Manila: Seven government soldiers were killed and two others were hurt by communist rebels who launched two attacks against the military in the southern Philippines on Monday, the military said.

Four soldiers and three members of the Citizens Armed Forces Geographical Unit, a pro-government paramilitary, were killed when a powerful bomb exploded on a road connecting Tulunan town and Bituan village in North Cotabato, the Tulunan municipal police office said in a report that reached the Philippine National Police’s headquarters in suburban Quezon City.

Captain Ernesto Aguilar of the 38th Infantry Batallion was wounded when members of the communist New People’s Army (NPA) also shot at the Army’s light truck with assault rifles, said the same report, adding that Capt. Aguilar and his escorts were in a mission to deliver salaries of soldiers and paramilitary members in the said village.

Meanwhile, an enlisted serviceman and an officer, 1Lt. Bruno Hugo, was also wounded when he and a convoy of soldiers from the 57th Infantry Battalion were in nearby Luna Sur village, Makilala town. They were then to send assistance to the troop members who were ambushed in Bituan village, Tulunan town.

Members of the NPA’s Fronts 72 and 74 were behind the two attacks, said the report.

The NPA is the armed wing of the 44-year old Communist Party of the Philippines (CPP).

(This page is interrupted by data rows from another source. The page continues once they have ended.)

### src/rtl/nibble_sequencer.sv
// -----------------------------------------------------------------------------
// nibble_sequencer
// Control unit for the 4-bit accumulator/ALU datapath. Fetches one 8-bit
// instruction byte per instruction from a combinational program memory, then
// spends exactly one EXEC cycle driving the datapath controls for it.
//
// Ports
//   clock         system clock, all state changes on the rising edge
//   reset         synchronous, active-high reset
//   run           fetch permission, looked at only while in FETCH
//   prog_data     program memory read data for address prog_addr
//   flags         datapath flags, [1] = carry, [0] = zero
//   prog_addr     program memory address, always equal to the PC
//   enable_acu    accumulator load enable
//   enabled_tri_1 drives operand onto the ALU B bus
//   enabled_tri_2 drives the accumulator onto the datapath output
//   selector      ALU function (000 A, 001 A-B, 010 B, 011 A+B, 100 A NAND B)
//   operand       immediate nibble (IR[3:0]) during EXEC, 0 otherwise
//   halted        1 while the sequencer sits in HALT
// -----------------------------------------------------------------------------
module nibble_sequencer #(
  parameter int PC_WIDTH = 8,
  parameter int RESET_PC = 32'd0
) (
  input  logic                clock,
  input  logic                reset,
  input  logic                run,
  input  logic [7:0]          prog_data,
  input  logic [1:0]          flags,
  output logic [PC_WIDTH-1:0] prog_addr,
  output logic                enable_acu,
  output logic                enabled_tri_1,
  output logic                enabled_tri_2,
  output logic [2:0]          selector,
  output logic [3:0]          operand,
  output logic                halted
);

  typedef enum logic [1:0] {
    S_FETCH = 2'b00,
    S_EXEC  = 2'b01,
    S_HALT  = 2'b10
  } state_t;

  localparam logic [PC_WIDTH-1:0] LP_RESET_PC = PC_WIDTH'(RESET_PC);
  localparam logic [PC_WIDTH-1:0] LP_PC_ONE   = {{(PC_WIDTH-1){1'b0}}, 1'b1};

  state_t              r_state;
  logic [PC_WIDTH-1:0] r_pc;
  logic [7:0]          r_ir;
  logic                r_enable_acu;
  logic                r_tri_1;
  logic                r_tri_2;
  logic [2:0]          r_selector;
  logic                r_halted;

  logic [PC_WIDTH-1:0] w_pc_inc;
  logic [PC_WIDTH-1:0] w_target;
  logic                w_is_jump;
  logic                w_taken;

  // Datapath control word {enable_acu, tri_1, tri_2, selector} for an opcode.
  // Jumps, HALT and the unused opcodes leave the datapath idle.
  function automatic logic [5:0] decode_ctl(input logic [3:0] opcode);
    logic [5:0] ctl;
    case (opcode)
      4'h1:    ctl = 6'b110_010;  // LIT   : acc <= B
      4'h2:    ctl = 6'b110_011;  // ADDI  : acc <= A + B
      4'h3:    ctl = 6'b110_001;  // SUBI  : acc <= A - B
      4'h4:    ctl = 6'b110_100;  // NANDI : acc <= A NAND B
      4'h5:    ctl = 6'b001_000;  // OUT   : accumulator to output
      default: ctl = 6'b000_000;
    endcase
    return ctl;
  endfunction

  assign w_pc_inc = r_pc + LP_PC_ONE;
  // The jump target byte sits right after the opcode; during EXEC the PC
  // already points at it, so prog_data carries the target this cycle.
  assign w_target = PC_WIDTH'(prog_data);

  // Jump classification and condition evaluation for the opcode held in IR.
  always_comb begin
    w_is_jump = 1'b0;
    w_taken   = 1'b0;
    case (r_ir[7:4])
      4'h6:    begin w_is_jump = 1'b1; w_taken = 1'b1;      end
      4'h7:    begin w_is_jump = 1'b1; w_taken = flags[1];  end
      4'h8:    begin w_is_jump = 1'b1; w_taken = ~flags[1]; end
      4'h9:    begin w_is_jump = 1'b1; w_taken = flags[0];  end
      4'hA:    begin w_is_jump = 1'b1; w_taken = ~flags[0]; end
      default: begin w_is_jump = 1'b0; w_taken = 1'b0;      end
    endcase
  end

  // Sequencer state machine. Control outputs are loaded on the FETCH->EXEC
  // edge from the byte being fetched, so they are valid for the whole EXEC
  // cycle and cleared on every other transition.
  always_ff @(posedge clock) begin
    if (reset) begin
      r_state      <= S_FETCH;
      r_pc         <= LP_RESET_PC;
      r_ir         <= 8'h00;
      r_enable_acu <= 1'b0;
      r_tri_1      <= 1'b0;
      r_tri_2      <= 1'b0;
      r_selector   <= 3'b000;
      r_halted     <= 1'b0;
    end else begin
      case (r_state)
        S_FETCH: begin
          if (run) begin
            r_ir    <= prog_data;
            r_pc    <= w_pc_inc;
            r_state <= S_EXEC;
            {r_enable_acu, r_tri_1, r_tri_2, r_selector} <= decode_ctl(prog_data[7:4]);
          end else begin
            r_state <= S_FETCH;
            {r_enable_acu, r_tri_1, r_tri_2, r_selector} <= 6'b000_000;
          end
          r_halted <= 1'b0;
        end
        S_EXEC: begin
          {r_enable_acu, r_tri_1, r_tri_2, r_selector} <= 6'b000_000;
          if (r_ir[7:4] == 4'hF) begin
            r_state  <= S_HALT;
            r_halted <= 1'b1;
          end else if (w_is_jump) begin
            // Not taken still has to step over the target byte.
            r_pc     <= w_taken ? w_target : w_pc_inc;
            r_state  <= S_FETCH;
            r_halted <= 1'b0;
          end else begin
            r_state  <= S_FETCH;
            r_halted <= 1'b0;
          end
        end
        S_HALT: begin
          r_state  <= S_HALT;
          r_halted <= 1'b1;
          {r_enable_acu, r_tri_1, r_tri_2, r_selector} <= 6'b000_000;
        end
        default: begin
          r_state  <= S_FETCH;
          r_halted <= 1'b0;
          {r_enable_acu, r_tri_1, r_tri_2, r_selector} <= 6'b000_000;
        end
      endcase
    end
  end

  assign prog_addr     = r_pc;
  assign enable_acu    = r_enable_acu;
  assign enabled_tri_1 = r_tri_1;
  assign enabled_tri_2 = r_tri_2;
  assign selector      = r_selector;
  assign halted        = r_halted;
  // The immediate is simply the low IR nibble, gated to 0 outside EXEC.
  assign operand       = (r_state == S_EXEC) ? r_ir[3:0] : 4'h0;

endmodule

### config.mk
export PLATFORM = sky130hd
export DESIGN_NAME = nibble_sequencer
export DESIGN_NICKNAME = d
export VERILOG_FILES = /design/src/rtl/nibble_sequencer.sv
export SDC_FILE = /design/constraint.sdc
export NUM_CORES = 1
export LEC_CHECK = 0
export CORE_MARGIN = 1.5
export CORE_UTILIZATION = 40
export CTS_CLUSTER_SIZE = 20
export DETAILED_ROUTE_END_ITERATION = 7
export MAX_ROUTING_LAYER = met4
export PLACE_DENSITY = 0.72
export SLEW_MARGIN = 20
export SYNTH_ARGS = -nofsm -noshare
export SYNTH_HDL_FRONTEND = slang
export SYNTH_SLANG_ARGS = --single-unit
export TNS_END_PERCENT = 1
### constraint.sdc
create_clock -name clock -period 1.8 [get_ports clock]
set_input_delay 0.36 -clock clock [delete_from_list [all_inputs] [get_ports clock]]
set_output_delay 0.36 -clock clock [all_outputs]
set_load 0.01 [all_outputs]
==> impl_metrics.env <==
export IMPL_max_stage_delay_ps=530
export IMPL_clockBufferDepth=2
export IMPL_antenna_found_initial=0
export IMPL_place_inst=223
export IMPL_hold_viol=0
export IMPL_power_density_nw_per_um2=609
export IMPL_drt_iter0_drc=21
export IMPL_critPathSlowestCell="or4b_1"
export IMPL_clock_sinks=24
export IMPL_dr_pass1_iters=4
export IMPL_fp_dieW_um=58.3
export IMPL_io_pins=32
export IMPL_startpoint_type="flip-flop"
export IMPL_ys_async_sr_fraction_pct=0
export IMPL_gp_congestion=0.824
export IMPL_layout_setup_ws_ps=-10.2
export IMPL_num_rows=19
export IMPL_post_drt_via_cell_ratio=5.58
export IMPL_grt_first_pass_wirelength_mm=5.20
export IMPL_r2r_cells=6
export IMPL_setup_viol=1
export IMPL_finClkSkew_ps=7.03
export IMPL_core_area_um2=2830
export IMPL_cts_buffers=3
export IMPL_nNetsFinal=217
export IMPL_root_buffer="clkbuf_4"
export IMPL_worstSkewPairLatency_ps=320
export IMPL_status="finished, violations left"
export IMPL_relSlewSlack_pct=81.1
export IMPL_ys_types=37
export IMPL_layout_common_cells="26 x clkdlybuf4s50_1, 24 x nand2_1, 21 x dfxtp_1"
export IMPL_critPathRequiredTime_ps=2080
export IMPL_portBuffers=31
export IMPL_synth_nets=170
export IMPL_grt_pass1_vias=1213
export IMPL_crit_fanout=3
export IMPL_path_cells="inv_2 -> ha_2 -> nand2b_4 -> a221o_1 -> or4b_1 -> nand4_1"
export IMPL_min_period_ps=1810
export IMPL_maxCapViolations=0
export IMPL_path_buf_inv=1
export IMPL_total_leakage_power_nw=0.711
export IMPL_power_w=0.00107
export IMPL_area_growth_pct=44.1
export IMPL_syn_avg_cell_area_um2=8.00
export IMPL_detail_route_antenna_nets=0
export IMPL_rsz0062_at_grt="yes"
export IMPL_worstMarginPinSlew_ps=284
export IMPL_dominantRegCellSynth="dfxtp_1"
export IMPL_layout_commonest_cell="clkdlybuf4s50_1"
export IMPL_min_path_cells=2
export IMPL_max_vdd_ir_drop_v=0.000337
export IMPL_start_util_pct=43.3
export IMPL_nFillCells=253
export IMPL_synth_cells=153
export IMPL_path_depth=6
export IMPL_grt_max_degree=17
export IMPL_min_path_type="reg -> reg"
export IMPL_yosysWarningCount=0
export IMPL_vias=1283
export IMPL_synth_largest_area_cell="dfxtp_1"
export IMPL_synth_edf_count=0
export IMPL_period_share_pct=101
export IMPL_crit_arrival_ps=2090
export IMPL_grt_remaining_overflow=0
export IMPL_track_usage_pct=20.3
export IMPL_die_h_um=58.3
export IMPL_netlist_area_um2=1220
export IMPL_cts_hold_buf=0
export IMPL_drive_above_1_share_pct=19.1
export IMPL_diodes=0
export IMPL_slew_violations=0
export IMPL_drt_wl_total_mm=3.25
export IMPL_die_area_um2=3400
export IMPL_seq_area_frac_synth_pct=39.3
export IMPL_path_delay_family="simple AND/OR/NAND/NOR gates"
export IMPL_synth_area_leaders="dfxtp_1 39%, nand2_1 7.4%, nand4_1 7.2%"
export IMPL_cts_tree="yes"
export IMPL_violations="negative setup slack"
export IMPL_crit_path_end_kind="flip-flop"
export IMPL_avgRoutedWirePerCell_um=14.1
export IMPL_cts_clk_slew_worst_paths_ps=140
export IMPL_synth_top_area_share_pct=39.3
export IMPL_htreeDepth=1
export IMPL_critical_path_class="reg -> reg"
export IMPL_fmax_mhz=552
export IMPL_yosys_register_bits=24
export IMPL_dp_hpwl_mm=2.32
export IMPL_fin_cells=230
export IMPL_route_detailed_drc=0
[layout make-up]
type	count	area, um^2	area share, %
clock buffers	4	36.3	2.06
inverters	7	26.3	1.49
multi-input cells	112	709	40.2
flip-flops and latches	24	484	27.5
well taps	31	38.8	2.20
repair buffers	52	468	26.5
[state kept, by name (all words and copies together) (netlist names)]
register       count
enabled_tri_2      1
selector           3
r_state            2
prog_addr          8
halted             1
enable_acu         1
r_ir               8
[worst reg2reg max path, delay by kind of cell (launching register included)]
| family | cells | cell delay [ps] |
|---|---|---|
| AOI/OAI and AO/OA | 1 | 380 |
| and+or+nand+nor | 3 | 770 |
| buffers and inverters | 1 | 70 |
| adders and majority gates | 1 | 180 |
| DFF | 1 | 370 |
[metal layers]
metal  vias to the layer above  global-route usage, %  routed length, um
met2                        48                   33.7               1520
met1                       585                   23.6               1460
met3                         8                   3.52                189
met5                         -                      -                  0
li1                        642                      -                  -
met4                         0                   9.97                 77
[cell families (layout without fill, tap and decap cells)]
kind of cell | count (synthesis) | count (layout) | share of synthesized area (%)
simple gates | 83 | 83 | 35.8
compound gates | 20 | 20 | 10.7
fa+ha+maj | 4 | 4 | 4.09
mux | 3 | 3 | 2.56
xor+xnor | 2 | 2 | 1.43
flops | 24 | 24 | 39.3
buf+inv | 17 | 63 | 6.13
[where the power goes]
part	internal, W	leakage, nW	switching [W]
clock	0.000124	0.0210	0.000172
combinational	0.000109	0.493	0.0000992
sequential	0.000553	0.197	0.0000167
total	0.000786	0.711	0.000288
[cell usage after synthesis, types with 4 or more instances]
cell and number:
nand3_1 14, nand4_1 14, nor3_1 4, dfxtp_1 24, a21oi_1 9, ha_1 4, clkbuf_1 8, nand2_1 24
inv_1 6, nor2_1 8, and2_1 5
[through the flow]
step	area (um^2)	setup WS (ps)	utilization (%)	hold WS, ps	TNS (ps)
after CTS	1710	-123	60.5	459	-234
after detailed placement	1660	-528	58.6	441	-2950
after floorplan	1230	-14.4	-	432	-14.4
after global placement	1660	-453	58.6	436	-2620
after global routing	1760	-49.4	62.3	488	-118
final	1760	-10.2	62.3	455	-10.2
[worst paths after layout]
path	endpoint	startpoint	slack (ps)
worst max-delay path	prog_addr[7]	r_state[1]	-10
worst min-delay path	r_ir[0]	r_ir[0]	460
worst max register to register	prog_addr[7]	r_state[1]	-10
worst min register to register	r_ir[0]	r_ir[0]	460
[timing repair]
action | 4_1_cts | 5_1_grt
gates cloned | 0 | 1
endpoints found under the hold margin | 0 | 0
pin swaps | 1 | 5
setup buffers | 0 | 2
resized for setup | 9 | 12
endpoints found under the setup margin | 7 | 7
(Power assumes the default switching activity.)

The Philippine government and the communist National Democratic Front (NDF) have been holding on and off peace talks since 1992.

The NDF refused to return to the negotiating table in 2004, after the Philippine government allowed the US and the European Union to include the CPP-NPA in the list of foreign terror groups.

Since then, the Philippine government and the NDF held only informal peace talks. The two parties resumed holding formal peace talks when President Benigno Aquino was elected in 2010.

But talks were temporarily ended when the Philippine government refused to release some 200 political prisoners, some of them served as peace consultants in past peace talks. It was one of the demands of the NDF for the resumption of the second wave of formal peace talks.

At the same time, the NDF refused to abide by the request of the Philippine government for the forging of a ceasefire agreement. The two camps must silence their guns to allow their respective leaders to hold peace talks, argued the Philippine government’s negotiators.

Talks between the two parties remained stalled since 2011. The NPA operate in the so-called “red controlled areas” in far flung villages nationwide, which are not reached by government services.